--- Exercise data ---
**config.mk**
```make
export PLATFORM = sky130hd
export DESIGN_NAME = qed_dup_sched
export DESIGN_NICKNAME = d
export VERILOG_FILES = /design/src/rtl/qed_dup_sched.sv
export SDC_FILE = /design/constraint.sdc
export NUM_CORES = 1
export LEC_CHECK = 0
export ABC_CLOCK_PERIOD_IN_PS = 2100
export BUFFER_PORTS_ARGS = -buffer_cell sky130_fd_sc_hd__buf_2
export CORE_MARGIN = 3
export CORE_UTILIZATION = 50
export DETAILED_ROUTE_END_ITERATION = 7
export GPL_ROUTABILITY_DRIVEN = 0
export PLACE_DENSITY = 0.72
export SLEW_MARGIN = 20
export SYNTH_ARGS = -nofsm -noshare
export SYNTH_HDL_FRONTEND = slang
export SYNTH_SLANG_ARGS = --single-unit
export TNS_END_PERCENT = 50
```
**constraint.sdc**
```tcl
create_clock -name clk -period 2.1 [get_ports clk]
set_clock_uncertainty 0.05 [all_clocks]
set_input_delay 0.42 -clock clk [delete_from_list [all_inputs] [get_ports clk]]
set_output_delay 0.42 -clock clk [all_outputs]
set_load 0.02 [all_outputs]
```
---
Which lines in the records contain the word "constraint"? Copy each one.

export SDC_FILE = /design/constraint.sdc
**constraint.sdc**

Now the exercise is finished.